▶ _Work instructions_:
Please show all lines of the records that include "begin".

▶ _Input data_:

This is an optimization exercise on Yosys and OpenROAD, whose aim is small area, not a production implementation. Function was checked by simulation only, so behaviour that the tests miss may differ from the original. No run shown here takes its clock network from TritonCTS; it comes from the design's own scripts or RTL. The clock input has no modelled driver; a real chip could not lean on it and would need a root buffer or a full tree. Power is estimated from default activity; no workload was simulated.

<file path="constraint.sdc">
create_clock -name core_clock -period 10.0 [get_ports {CLK}]
set_input_delay 2.0000 -clock core_clock [delete_from_list [all_inputs] [get_ports {CLK}]]
set_output_delay 2.0000 -clock core_clock [all_outputs]
set_load 0.01 [all_outputs]
</file>
<file path="flow/manual_cts.env">
MANUAL_CTS_GX=3
MANUAL_CTS_GY=3
MANUAL_CTS_CELL=sky130_fd_sc_hd__clkbuf_4
MANUAL_CTS_ROOT=sky130_fd_sc_hd__clkbuf_8
MANUAL_CTS_SLEW_PS=105
MANUAL_CTS_UPSIZE=sky130_fd_sc_hd__clkbuf_8
</file>
<file path="standard.sh">
#!/bin/bash
# synth_recipe.tcl (not shown) runs the flow's synth.tcl, then flattens the netlist and writes it again
# the make line also repeats each setting of config.mk as NAME=value (left out here)
make -C /OpenROAD-flow-scripts/flow DESIGN_CONFIG=/design/flow/config.mk WORK_HOME=/design/flow/orfs CLKGATE_MAP_FILE= SYNTH_SCRIPT=/design/flow/synth_recipe.tcl "${@:-finish}"
</file>
<file path="config.mk">
export PLATFORM = sky130hd
export DESIGN_NAME = GPIO_demo
export DESIGN_NICKNAME = GPIO_demo
export VERILOG_FILES = /design/flow/design.v
export SDC_FILE = /design/flow/constraint.sdc
export NUM_CORES = 4
export LEC_CHECK = 0
export CAP_MARGIN = 20
export CORE_MARGIN = 2
export CORE_UTILIZATION = 65
export PLACE_DENSITY = 0.8
export SLEW_MARGIN = 20
</file>
<file path="flow/deep.script.in">
strash
&get -n
&deepsyn -T @T@ -S @S@
&put
dch -f
amap
</file>
<file path="flow/reopt.tcl">
# Re-map the combinational logic of the standard synthesis netlist with a
# stronger ABC script. Flip-flop cells stay as they are (same names, same cells).
yosys -import
set lib $::env(FLOW_HOME)/platforms/$::env(FLOW_PLATFORM)/lib/sky130_fd_sc_hd__tt_025C_1v80.lib
set top $::env(FLOW_TOP)

read_liberty -ignore_miss_func $lib
blackbox sky130_fd_sc_hd__df* sky130_fd_sc_hd__edf* sky130_fd_sc_hd__sdf* sky130_fd_sc_hd__dl*
read_verilog $::env(REOPT_IN)
hierarchy -top $top
flatten
opt -purge
tee -o $::env(REOPT_OUT).before_stat.txt stat
abc -script $::env(REOPT_SCRIPT) -liberty $lib \
  -dont_use sky130_fd_sc_hd__lpflow_* -dont_use sky130_fd_sc_hd__probe* \
  -dont_use sky130_fd_sc_hd__clkdly* -dont_use sky130_fd_sc_hd__dlygate* \
  -dont_use sky130_fd_sc_hd__dlymetal* -dont_use sky130_fd_sc_hd__clkbuf* \
  -dont_use sky130_fd_sc_hd__clkinv*
read_liberty -lib -overwrite $lib
hierarchy -top $top
opt_clean -purge
hilomap -singleton -hicell sky130_fd_sc_hd__conb_1 HI -locell sky130_fd_sc_hd__conb_1 LO
insbuf -buf sky130_fd_sc_hd__buf_4 A X
splitnets
opt_clean -purge
check -assert -mapped
tee -o $::env(REOPT_OUT).stat.txt stat -liberty $lib
write_verilog -noattr -nohex -nodec $::env(REOPT_OUT)
</file>
This design comes from an exercise in tuning for small area and a short achievable clock period on the open sky130 flow, not from production work. Only simulation tests tie the RTL to the original design; equivalence was not proved. Power is estimated from default activity; no workload was simulated.

==> design/flow/design.v <==
module RedUnit(
    input   logic                   clock,
                                    reset,
    input   logic [16*8-1:0]       data,        
    input   logic [16-1:0]          split,       
    input   logic [16*($clog2(16))-1:0]     out_idx,     
    output  logic [16*8-1:0]       out_data,
    output  logic [31:0]            delay,
    output  logic [31:0]            num_el
);
    logic [8-1:0]      prefix_sum[16-1:0];
    logic [8-1:0]      output_local[16-1:0];
    logic [8-1:0]      halo_adder;
    logic [($clog2(16))-1:0]    idx_q[16-1:0];
    logic [8-1:0]      psum_c[16-1:0];
    logic [8-1:0]      halo_c;
    logic [8-1:0]      acc;
    always_comb begin
        acc = halo_adder;
        for (int i = 0; i < 16; i++) begin
            acc = acc + data[i*8 +: 8];
            psum_c[i] = acc;
            if (split[i]) acc = '0;
        end
        halo_c = acc;
    end
    always_ff @(posedge clock or posedge reset) begin
        if (reset) begin
            for (int i = 0; i < 16; i++) begin
                prefix_sum[i]   <= '0;
                output_local[i] <= '0;
                idx_q[i]        <= '0;
            end
            halo_adder <= '0;
        end
        else begin
            for (int i = 0; i < 16; i++) begin
                prefix_sum[i] <= psum_c[i];
                idx_q[i]      <= out_idx[i*($clog2(16)) +: ($clog2(16))];
                output_local[i] <= prefix_sum[idx_q[i]];
            end
            halo_adder <= halo_c;
        end
    end
    generate
        for (genvar i = 0; i < 16; i++) begin : g_out
            assign out_data[i*8 +: 8] = output_local[i];
        end
    endgenerate
    assign num_el = 16;
    assign delay  = 2;
endmodule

▶ _Written solution_:
    always_comb begin
        for (int i = 0; i < 16; i++) begin
    always_ff @(posedge clock or posedge reset) begin
        if (reset) begin
            for (int i = 0; i < 16; i++) begin
        else begin
            for (int i = 0; i < 16; i++) begin
        for (genvar i = 0; i < 16; i++) begin : g_out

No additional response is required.